FIG. 1 is a block circuit diagram showing one embodiment of a control circuit of a DC-DC converter of the present invention.

FIG. 2 shows ON-O of a switch according to an embodiment of the present invention.
It is a timing chart of FF operation.

FIG. 3 is a circuit diagram showing an embodiment of a main part of a control circuit of the DC-DC converter of the present invention.

FIG. 4 is a time chart of a control circuit according to an embodiment of the present invention.

FIG. 5 is a time chart for explaining a means for detecting the necessity of using a multi-input power supply according to the present invention.

FIG. 6 is a circuit diagram of another embodiment of the main part of the control circuit of the DC-DC converter of the present invention.

FIG. 7 is a circuit diagram of an embodiment of a DC-DC converter of a multi-input power supply to which the present invention is applied.

FIG. 8: DC-D using the present invention as a transformer coupling
It is a circuit diagram of one embodiment of a C converter.

FIG. 9 is a basic circuit diagram of a DC-DC converter using two types of DC input power supplies to which the present invention is applied.

FIG. 10 is a block circuit diagram showing one embodiment of a control circuit of a conventional DC-DC converter.

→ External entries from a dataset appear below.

`src/design/cnn_pkg.sv`:
```
package cnn_pkg;

    localparam int ADDR_W = 32;               // byte address width into the glb

    typedef logic [7:0] weight_t;             // one packed weight byte

    // layer encoding kept from the accelerator's layer descriptor
    typedef enum logic [1:0] {
        LAYER_STANDARD  = 2'b00,              // conv, pointwise is the 1x1 case
        LAYER_DEPTHWISE = 2'b01,              // dwconv, one 3x3 kernel
        LAYER_LINEAR    = 2'b10,              // fully connected
        LAYER_POOL      = 2'b11               // no weights at all
    } layer_type_t;

    typedef enum logic [1:0] {
        LANE_0 = 2'b00,                       // bits 7:0 of the word
        LANE_1 = 2'b01,
        LANE_2 = 2'b10,
        LANE_3 = 2'b11                        // bits 31:24
    } byte_lane_t;

    // bytes to fetch for one layer, first tile only for standard conv
    function automatic int unsigned weight_count(
        input layer_type_t lt,
        input int unsigned rows,
        input int unsigned cols
    );
        case (lt)
            LAYER_STANDARD, LAYER_LINEAR: return rows * cols; // whole array
            LAYER_DEPTHWISE:              return 9;           // pe 0..8
            default:                      return 0;           // pool
        endcase
    endfunction

endpackage

```
`src/design/glb_rd_if.sv`:
```
interface glb_rd_if;
    import cnn_pkg::*;

    logic              rd_en;      // read strobe from the load controller
    logic [ADDR_W-1:0] byte_addr;  // byte address, word index is addr/4
    byte_lane_t        lane;       // byte within the addressed word
    weight_t           rdata;      // selected byte, one cycle after rd_en

    modport master (
        output rd_en, byte_addr, lane,
        input  rdata
    );

    modport slave (
        input  rd_en, byte_addr, lane,
        output rdata
    );
endinterface

```
`src/design/pe_load_if.sv`:
```
interface pe_load_if #(
    parameter int ROWS = 4,
    parameter int COLS = 4
);
    import cnn_pkg::*;

    logic [ROWS-1:0][COLS-1:0] load_en;  // one pe captures per cycle at most
    weight_t                   weight;   // byte to capture
    logic                      any_load; // or of load_en, cheap qualifier

    modport master (
        output load_en, weight, any_load
    );

    modport slave (
        input  load_en, weight, any_load
    );
endinterface

```
`src/design/glb_sram.sv`:
```
module glb_sram #(
    parameter int GLB_WORDS = 64
) (
    input  logic                         clk,
    input  logic                         rst_n,
    input  logic                         wr_en,
    input  logic [$clog2(GLB_WORDS)-1:0] wr_addr,
    input  logic [31:0]                  wr_data,
    glb_rd_if.slave                      rd
);
    import cnn_pkg::*;

    localparam int WA_W = $clog2(GLB_WORDS);

    logic [31:0]     mem [GLB_WORDS];  // packed weights, 4 per word
    logic [WA_W-1:0] rd_word;          // word index taken from byte address
    logic [31:0]     rd_data_word;

    assign rd_word      = rd.byte_addr[WA_W+1:2]; // drop the lane bits
    assign rd_data_word = mem[rd_word];

    // word write port, only used for preloading
    always_ff @(posedge clk) begin
        if (wr_en) begin
            mem[wr_addr] <= wr_data;
        end
    end

    // registered byte select gives the one cycle read latency
    always_ff @(posedge clk) begin
        if (rd.rd_en) begin
            case (rd.lane)
                LANE_0:  rd.rdata <= rd_data_word[7:0];
                LANE_1:  rd.rdata <= rd_data_word[15:8];
                LANE_2:  rd.rdata <= rd_data_word[23:16];
                default: rd.rdata <= rd_data_word[31:24]; // lane 3
            endcase
        end
    end

    // upper address bits are ignored by the decode, so catch runaway reads
    a_rd_in_range: assert property (
        @(posedge clk) disable iff (!rst_n)
        rd.rd_en |-> (rd.byte_addr[ADDR_W-1:2] < GLB_WORDS)
    ) else $error("glb read beyond buffer, byte addr %0h", rd.byte_addr);

endmodule

```
`src/design/weight_load_controller.sv`:
```
module weight_load_controller #(
    parameter int ROWS = 4,
    parameter int COLS = 4
) (
    input  logic                       clk,
    input  logic                       rst_n,
    input  logic                       load_state,
    input  cnn_pkg::layer_type_t       layer_type,
    input  logic [cnn_pkg::ADDR_W-1:0] base_addr,
    glb_rd_if.master                   glb,
    pe_load_if.master                  pe,
    output logic                       finish
);
    import cnn_pkg::*;

    localparam int CNT_W = $clog2(ROWS * COLS + 4); // counter overruns N by 3

    logic [CNT_W-1:0]  cnt;        // read index, counts every load cycle
    logic [CNT_W-1:0]  idx_d;      // cnt one cycle late, lines up with rdata
    logic              state_d;    // load_state one cycle late
    logic              ld_valid;   // rd_en one cycle late
    logic              first;      // first load-state cycle
    layer_type_t       layer_q;
    layer_type_t       layer_cur;
    logic [ADDR_W-1:0] base_q;
    logic [ADDR_W-1:0] base_cur;
    logic [CNT_W-1:0]  n_wt;       // bytes to read for this layer

    assign first     = load_state && !state_d;
    assign layer_cur = first ? layer_type : layer_q; // inputs valid in cycle 0 only
    assign base_cur  = first ? base_addr : base_q;
    assign n_wt      = CNT_W'(weight_count(layer_cur, ROWS, COLS));

    // command fields held for the rest of the load
    always_ff @(posedge clk) begin
        if (first) begin
            layer_q <= layer_type;
            base_q  <= base_addr;
        end
    end

    always_ff @(posedge clk or negedge rst_n) begin
        if (!rst_n) begin
            cnt <= '0;
        end else if (load_state) begin
            cnt <= cnt + 1'b1;     // keeps running past N until state drops
        end else begin
            cnt <= '0;
        end
    end

    // delay stage matching the glb latency
    always_ff @(posedge clk or negedge rst_n) begin
        if (!rst_n) begin
            state_d  <= 1'b0;
            idx_d    <= '0;
            ld_valid <= 1'b0;
        end else begin
            state_d  <= load_state;
            idx_d    <= cnt;
            ld_valid <= glb.rd_en;
        end
    end

    // delayed count hits N one cycle after the last pe capture
    always_ff @(posedge clk or negedge rst_n) begin
        if (!rst_n) begin
            finish <= 1'b0;
        end else begin
            finish <= state_d && (idx_d == n_wt); // single pulse, idx_d keeps climbing
        end
    end

    assign glb.rd_en     = load_state && (cnt < n_wt);
    assign glb.byte_addr = base_cur + ADDR_W'(cnt);           // base + k
    assign glb.lane      = byte_lane_t'(glb.byte_addr[1:0]);  // low bits pick the byte

    // row-major decode of the delayed index
    always_comb begin
        for (int r = 0; r < ROWS; r++) begin
            for (int c = 0; c < COLS; c++) begin
                pe.load_en[r][c] = ld_valid && (idx_d == CNT_W'(r * COLS + c));
            end
        end
    end

    assign pe.weight   = glb.rdata;  // byte from the read issued last cycle
    assign pe.any_load = ld_valid;

    // depthwise writes pe 0..8, the array has to hold them
    initial assert (ROWS * COLS >= 9)
        else $fatal(1, "weight array of %0d pes too small for a 3x3 kernel", ROWS * COLS);

    // every valid load lands on exactly one pe of the array
    a_load_onehot: assert property (
        @(posedge clk) disable iff (!rst_n)
        ld_valid |-> $onehot(pe.load_en)
    ) else $error("valid load without exactly one pe load enable");

    // sequencer must not restart a load in the cycle that flags the end
    a_no_restart: assert property (
        @(posedge clk) disable iff (!rst_n)
        $rose(load_state) |-> !finish
    ) else $error("load_state rose while finish was high");

endmodule

```
`src/design/pe_weight_array.sv`:
```
module pe_weight_array #(
    parameter int ROWS = 4,
    parameter int COLS = 4
) (
    input  logic                    clk,
    input  logic                    rst_n,
    pe_load_if.slave                pe,
    input  logic [$clog2(ROWS)-1:0] rd_row,
    input  logic [$clog2(COLS)-1:0] rd_col,
    output cnn_pkg::weight_t        rd_weight
);
    import cnn_pkg::*;

    weight_t w_q [ROWS][COLS]; // stationary weight per pe

    // each pe only moves on its own enable, others keep old weights
    always_ff @(posedge clk or negedge rst_n) begin
        if (!rst_n) begin
            for (int r = 0; r < ROWS; r++) begin
                for (int c = 0; c < COLS; c++) begin
                    w_q[r][c] <= '0;
                end
            end
        end else if (pe.any_load) begin
            for (int r = 0; r < ROWS; r++) begin
                for (int c = 0; c < COLS; c++) begin
                    if (pe.load_en[r][c]) begin
                        w_q[r][c] <= pe.weight;
                    end
                end
            end
        end
    end

    assign rd_weight = w_q[rd_row][rd_col]; // combinational readback

    // qualifier is gating the whole array, so it must track the enables
    a_any_load: assert property (
        @(posedge clk) disable iff (!rst_n)
        pe.any_load == (|pe.load_en)
    ) else $error("any_load disagrees with load_en");

endmodule

```
`src/design/layer_sequencer.sv`:
```
module layer_sequencer (
    input  logic clk,
    input  logic rst_n,
    input  logic start,
    input  logic finish,
    output logic load_state,
    output logic busy,
    output logic done
);

    typedef enum logic {
        S_IDLE = 1'b0,
        S_LOAD = 1'b1
    } state_t;

    state_t state;
    state_t state_nxt;

    always_comb begin
        state_nxt = state;
        case (state)
            S_IDLE:  if (start) state_nxt = S_LOAD;   // start ignored once busy
            S_LOAD:  if (finish) state_nxt = S_IDLE;
            default: state_nxt = S_IDLE;
        endcase
    end

    always_ff @(posedge clk or negedge rst_n) begin
        if (!rst_n) begin
            state <= S_IDLE;
            done  <= 1'b0;
        end else begin
            state <= state_nxt;
            done  <= finish;       // same edge that leaves load
        end
    end

    assign load_state = (state == S_LOAD);
    assign busy       = load_state;  // only one busy phase in this path

    // a done must close a load that the controller actually finished
    a_done_after_finish: assert property (
        @(posedge clk) disable iff (!rst_n)
        done |-> !load_state && $past(finish) && $past(load_state)
    ) else $error("done without a finished load");

endmodule

```
`src/design/weight_subsystem_top.sv`:
```
module weight_subsystem_top #(
    parameter int ROWS      = 4,
    parameter int COLS      = 4,
    parameter int GLB_WORDS = 64
) (
    input  logic                         clk,
    input  logic                         rst_n,
    input  logic                         start,
    input  cnn_pkg::layer_type_t         layer_type,
    input  logic [cnn_pkg::ADDR_W-1:0]   base_addr,
    input  logic                         glb_wr_en,
    input  logic [$clog2(GLB_WORDS)-1:0] glb_wr_addr,
    input  logic [31:0]                  glb_wr_data,
    input  logic [$clog2(ROWS)-1:0]      rd_row,
    input  logic [$clog2(COLS)-1:0]      rd_col,
    output cnn_pkg::weight_t             rd_weight,
    output logic                         busy,
    output logic                         done
);

    logic load_state;  // sequencer -> controller
    logic finish;      // controller -> sequencer

    glb_rd_if                                 glb_rd ();
    pe_load_if #(.ROWS(ROWS), .COLS(COLS))    pe_ld ();

    layer_sequencer u_seq (
        .clk(clk), .rst_n(rst_n),
        .start(start), .finish(finish),
        .load_state(load_state), .busy(busy), .done(done)
    );

    weight_load_controller #(.ROWS(ROWS), .COLS(COLS)) u_ctrl (
        .clk(clk), .rst_n(rst_n),
        .load_state(load_state),
        .layer_type(layer_type),    // sampled in the first load cycle
        .base_addr(base_addr),
        .glb(glb_rd.master),
        .pe(pe_ld.master),
        .finish(finish)
    );

    glb_sram #(.GLB_WORDS(GLB_WORDS)) u_glb (
        .clk(clk), .rst_n(rst_n),
        .wr_en(glb_wr_en), .wr_addr(glb_wr_addr), .wr_data(glb_wr_data),
        .rd(glb_rd.slave)
    );

    pe_weight_array #(.ROWS(ROWS), .COLS(COLS)) u_pe (
        .clk(clk), .rst_n(rst_n),
        .pe(pe_ld.slave),
        .rd_row(rd_row), .rd_col(rd_col),
        .rd_weight(rd_weight)
    );

endmodule

```
`config.mk`:
```
export PLATFORM = sky130hd
export DESIGN_NAME = weight_subsystem_top
export DESIGN_NICKNAME = d
export VERILOG_FILES = /design/src/design/cnn_pkg.sv /design/src/design/glb_rd_if.sv /design/src/design/pe_load_if.sv /design/src/design/glb_sram.sv /design/src/design/weight_load_controller.sv /design/src/design/pe_weight_array.sv /design/src/design/layer_sequencer.sv /design/src/design/weight_subsystem_top.sv
export SDC_FILE = /design/constraint.sdc
export NUM_CORES = 2
export LEC_CHECK = 0
export BUFFER_PORTS_ARGS = -buffer_cell sky130_fd_sc_hd__buf_2
export CAP_MARGIN = 15
export CORE_MARGIN = 3
export CORE_UTILIZATION = 32
export DETAILED_ROUTE_END_ITERATION = 10
export PLACE_DENSITY = 0.55
export SYNTH_ARGS = -nofsm -noshare
export SYNTH_HDL_FRONTEND = slang
export SYNTH_HIERARCHICAL = 1
export SYNTH_SLANG_ARGS = --single-unit
```
`constraint.sdc`:
```
create_clock -name clk -period 6.6 [get_ports clk]
set_clock_uncertainty 0.1 [all_clocks]
set_input_delay 0.99 -clock clk [delete_from_list [all_inputs] [get_ports clk]]
set_output_delay 0.99 -clock clk [all_outputs]
set_load 0.005 [all_outputs]
```
# ---- Word level (Yosys, flattened, before mapping)
# Memories as Yosys holds them, arrays and structs flattened.
# Index checks and enable logic that the tools add are counted.
dict set report word_totals {
  n_memories 1
  ramBits 2048
  reg_bits 185
  output_inout_bits 10
  romBits 0
  wordCells 111
  latchBits 0
}
# memory words word_bits rd rd_ports_with_merged_regs write_ports line
set memory_table {}
lappend memory_table {u_glb.mem 64 32 1 0 1 glb_sram.sv:15} ;# logic [31:0] mem [GLB_WORDS];
dict set report op_classes {
  bitwise 3
  muxes 16
  add_sub_neg 2
  shift 0
  n_div 0
  order_cmp 3
  reduce_logical 40
  mul 0
  eq_ne 20
}
# op n
set op_table {}
lappend op_table {{two-way mux 32 bit} 3}
lappend op_table {{binary-select mux 32 bit (select 2 bit)} 1}
lappend op_table {{equality test 5 x 4 -> 1 bit (second input constant)} 8}
lappend op_table {{AND reduction 2 bit} 16}
lappend op_table {{one-hot mux 8 bit (3 select lines)} 1}
lappend op_table {{equality test 5 x 3 -> 1 bit (second input constant)} 4}
lappend op_table {{logical AND 1 bit} 19}
lappend op_table {{binary-select mux 8 bit (select 2 bit)} 1}
lappend op_table {{two-way mux 8 bit} 2}
lappend op_table {{equality test 5 x 2 -> 1 bit (second input constant)} 2}
lappend op_table {{one-hot mux 5 bit (2 select lines)} 1}
lappend op_table {{adder 8 x 5 -> 8 bit} 1}
lappend op_table {{greater-or-equal comparator 3 bit (second input constant)} 2}
lappend op_table {{NOT 2 -> 3 bit} 2}
lappend op_table {{adder 5 x 1 -> 5 bit (second input constant)} 1}
lappend op_table {{equality test 5 x 1 -> 1 bit (second input constant)} 1}
lappend op_table {{equality test 5 bit} 1}
lappend op_table {{zero test 5 bit} 1}
lappend op_table {{less-than comparator 5 bit} 1}
lappend op_table {{two-way mux 5 bit} 1}
lappend op_table {{equality test 2 x 1 -> 1 bit (second input constant)} 2}
lappend op_table {{equality test 2 bit (second input constant)} 2}
lappend op_table {{zero test 2 bit} 2}
lappend op_table {{two-way mux 1 bit} 4}
lappend op_table {{5 further kinds} 5}

# ---- Logic depth before layout (Yosys ltp)
dict set report logic_depth {
  word_depth 8
  mapped_depth 26
}

# ---- Cells and area by module
# The synthesis kept the hierarchy.
# mod seq_area_each_um2 cells_per_inst area_per_inst_um2 n_inst
set modules_own_cells {}
lappend modules_own_cells {glb_sram 61739.2 3327 78854.4 1}
lappend modules_own_cells {pe_weight_array 3203.1 352 5779.3 1}
lappend modules_own_cells {weight_load_controller 1006.0 328 2807.7 1}
lappend modules_own_cells {layer_sequencer 50.0 5 71.3 1}

# ---- Worst setup path before layout
# Ideal clock, no wire load.
dict set report synth_timing {
  kind {flip-flop to flip-flop}
  startpoint {register u_seq.state (netlist: u_seq/busy)}
  endpoint {register u_glb.rd.rdata[5] (data pin)}
  arrival_time_ns 4.993
  path_buffers 7
  setup_slack_ns 1.251
  synth_period_minus_slack_ns 5.349
  path_stages_with_launch 22
  t_required_ns 6.244
  cell_sequence {dfrtp_1 > buf_4 > and2b_4 > buf_8 > buf_6 > clkbuf_1 > buf_2 > nand2_1 > nand2_1 > ha_1 > inv_1 > fa_1 > nor2b_1 > o21ai_0 > a2111oi_4 > nor2_1 > buf_2 > clkinv_1 > buf_1 > mux4_2 > mux4_2 > o22a_1}
}
dict set report synth_via {
  elab_chain_len 5
  elab_cells_between_ends 8
}
# item line
set synth_rtl {}
lappend synth_rtl {{start: declaration} layer_sequencer.sv:16} ;# state_t state;
lappend synth_rtl {{start signal: assignment} layer_sequencer.sv:33} ;# state <= state_nxt;
lappend synth_rtl {{logical AND 1 bit} weight_load_controller.sv:29} ;# assign first = load_state && !state_d;
lappend synth_rtl {{two-way mux 32 bit} weight_load_controller.sv:31} ;# assign base_cur = first ? base_addr : base_q;
lappend synth_rtl {{net u_ctrl.base_cur[0]} weight_load_controller.sv:26} ;# logic [ADDR_W-1:0] base_cur;
lappend synth_rtl {{adder 8 x 5 -> 8 bit} weight_load_controller.sv:75} ;# assign glb.byte_addr = base_cur + ADDR_W'(cnt);
lappend synth_rtl {{net glb_rd.byte_addr[6]} glb_rd_if.sv:5} ;# logic [ADDR_W-1:0] byte_addr;
lappend synth_rtl {{memory read (64 x 32 bit)} --}
lappend synth_rtl {{one-hot mux 8 bit (3 select lines)} glb_sram.sv:32} ;# case (rd.lane)
lappend synth_rtl {{end signal: assignment} glb_sram.sv:33} ;# LANE_0: rd.rdata <= rd_data_word[7:0];
lappend synth_rtl {{end signal: assignment} glb_sram.sv:34} ;# LANE_1: rd.rdata <= rd_data_word[15:8];
lappend synth_rtl {{end signal: assignment} glb_sram.sv:35} ;# LANE_2: rd.rdata <= rd_data_word[23:16];
lappend synth_rtl {{end: declaration} glb_rd_if.sv:16} ;# output rdata
# The timed path passes the listed nets, and every way through them passes these cells.
# A chain may end at the register's enable or synchronous reset.

# ---- Final worst setup path
dict set report layout_timing {
  startpoint {register u_seq.state (netlist: u_seq/busy)}
  endpoint {register u_glb.rd.rdata[7] (data pin)}
}
# The elaborated chain is that of the path after synthesis.

==> flow_summary.toml <==
[run_status]
outcome = "finished, final reports clean"

[logic_synthesis]
synth_warnings = 6
syn-cell-area_um2 = 86100
netlist_instances = 3840
syn_area_per_cell_um2 = 22.4
syn_nets = 3929

[sta]
worst_pin_slew_ps = 1210
rsz0062_at_grt = "no"
fin_crit_sh_pct = 86.8
fin_crit_ps = 5730
hold_violations = 0
setup_viol = 0
tns_ps = 0
finalMaxSlewViolations = 0
fmax_mhz = 174
slew_headroom_pct = 18.8

[worst_setup_path]
path_class = "flop to flop"
required_ps = 6990
worstPathMaxFanout = 56
start_kind = "flop"
end_kind = "flop"
arrival_ps = 6120

[clock_network]
clkTransAtPathRegs_ps = 60
clock_latency_ps = 900
cts.path.max_buffers = 4
cts_resized = 0
cts.sinks = 2209
cts_root_buf = "clkbuf_16"
cts_max_level = 4
holdBufCountCts = 0
cts_tree = "built"
cts_setup_buffers = 0
numCtsBuffers = 222

[drt]
drtIter0Drc = 4845
wl_mm = 232
vias_per_cell = 5.35
ant_nets = 0
dr_total_vias = 41800
wl_per_cell_um = 29.7
drc = 0
firstDrtPassIters = 7

[floorplanning]
die_h_um = 525
start_util_pct = 32.3
coreArea_um2 = 266000
dieArea_um2 = 275000
die_w_um = 525
io_pins = 90
row_count = 189

[placement]
dp_hpwl_mm = 133
gp_congestion = 0.788
port_buffers = 65

[flow_run]
cap_violations = 0

[grt]
grt_overflow_total = 0
antenna_found_initial = 25
use_met1_pct = 23.7
grt_max_degree = 78
met3_usage_pct = 2.91
grt_pass1_vias = 42100
use_met2_pct = 26.2
grt_busiest_layer = "met2"
track_usage_pct = 16.6
grt_pass1_wl_mm = 328

[layout]
mostFrequentLayoutCell = "edfxtp_1"
drive_above_1_share_pct = 31.9
final_cell_mix = "edfxtp_1 (2,056), mux4_2 (586), clkbuf_16 (224)"
fin_nets = 4187
area_growth_pct = 15.1

[min_path]
worst_hold_path_type = "primary input to async pin"
[layer usage]
layer / up-vias / routed length (µm)
li1: 16700 / -
met1: 23000 / 99100
met2: 1680 / 109000
met3: 344 / 17500
met4: 4 / 6660
met5: - / 26
[path summary, 6_finish.rpt]
check | from | endpoint | slack [ps] | depth (start not counted)
setup reg to reg | u_seq/busy | u_glb/rd.rdata[7] | 870 | 15
hold / removal | rst_n | u_pe/w_q[79] | 100 | 1
min in group clk | u_ctrl/finish | u_seq/done | 280 | 0
max in group asynchronous | rst_n | u_pe/w_q[53] | 4890 | 2
hold reg to reg | u_ctrl/finish | u_seq/done | 280 | 0
setup / recovery | u_seq/busy | u_glb/rd.rdata[7] | 870 | 15
[stage by stage]
step | setup slack [ps] | instance area, µm² | std cells | util (%) | hold WS, ps
finish | 869 | 99100 | 7813 | 37.2 | 98.4
global route | 526 | 99100 | 7808 | 37.2 | 117
CTS | 848 | 98700 | 7786 | 37.1 | 63.8
detailed placement | 785 | 91700 | 7387 | 34.4 | 267
global placement | 749 | 91700 | 7386 | 34.4 | 263
floorplan | 1790 | 86100 | 3840 | - | 253
[sequential cells by signal (all words and copies together), names as in the netlist]
register and cells:
u_ctrl/idx_d 5, u_ctrl/state_d 1, u_ctrl/cnt 5, u_ctrl/base_q 8, u_pe/w_q 128, u_seq/busy 1
u_ctrl/finish 1, u_glb/mem 2048, u_ctrl/pe.any_load 1, u_ctrl/layer_q 2, u_glb/rd.rdata 8, u_seq/done 1
[worst max-delay path, stage by stage (launching register included)]
cell and delay [ps]:
dfrtp_1 510, nand2b_1 380, nand2_1 90, nand2_1 140, ha_1 190, inv_1 60
fa_1 450, xnor2_2 300, buf_12 270, buf_12 370, buf_4 330, mux4_2 530
mux4_2 520, o31ai_1 400, o41ai_1 100, or3_1 520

FIG. 11 is a time chart showing an example of a conventional control circuit.

[Explanation of symbols]

DESCRIPTION OF SYMBOLS 1 Oscillator circuit 2, 13 Switch operation control circuit 11 Starter circuit 12 First oscillator circuit 14 Second oscillator circuit 15, 26 Flip-flop circuit 21 Up counter 22 Inverter circuit 23, 25, 27 AND circuit 24 Down counter E1 Solar cell DC input power supply E2 DC input power supply by commercial power supply EM input power supply E0 Output voltage D1, D2, D0, DM, DR, D01, D02 Diode S1, S2, SM switch L Inductor C, C1 Capacitor R Load resistance N1, N2 NM, NR L or T primary winding N0 L or T secondary winding I1 E1 current I2 E2 current IM EM current I0 Current flowing to load R Tr1, Tr2 Transistor T Transformer

Claims (3)

[Claims] A plurality of DC input power supplies; an output circuit having a smoothing circuit; an inductor or transformer forming a magnetic circuit; and a plurality of DC input power supplies connected to the plurality of DC input power supplies and the output circuit, respectively. A winding connected to the plurality of DC input power supplies and a switch configured to serially connect the plurality of windings connected to the plurality of DC input power supplies, and detecting an output voltage of the output circuit. After turning on the switches during one cycle so as to correspond to the optimum input power of the first DC input power supply of the plurality of DC input power supplies, A DC-DC converter in which a switch of a second DC input power supply of the power supply is turned on only during a period of reaching the output voltage to supply power to the output circuit. After a required time has elapsed since the on-operation of the switch of the first DC input power supply was switched to the off-operation during the one cycle, the on-operation of the switch of the second DC input power supply is performed. A DC-DC converter characterized in that: 2. A capacitor charging / discharging circuit that turns on the switch of the second DC input power supply which is operated after a required time has elapsed since the ON operation of the switch of the first DC input power supply is switched to the OFF operation. 2. The DC-DC converter according to claim 1, wherein the DC-DC converter is operated by using a delay. 3. An on / off operation of a switch of the second DC input power supply, which is operated after a required time has elapsed since the on operation of the switch of the first DC input power supply is switched to an off operation, is added / subtracted by a counter. 2. The DC-DC converter according to claim 1, wherein the DC-DC converter is configured to perform a delay operation using a circuit.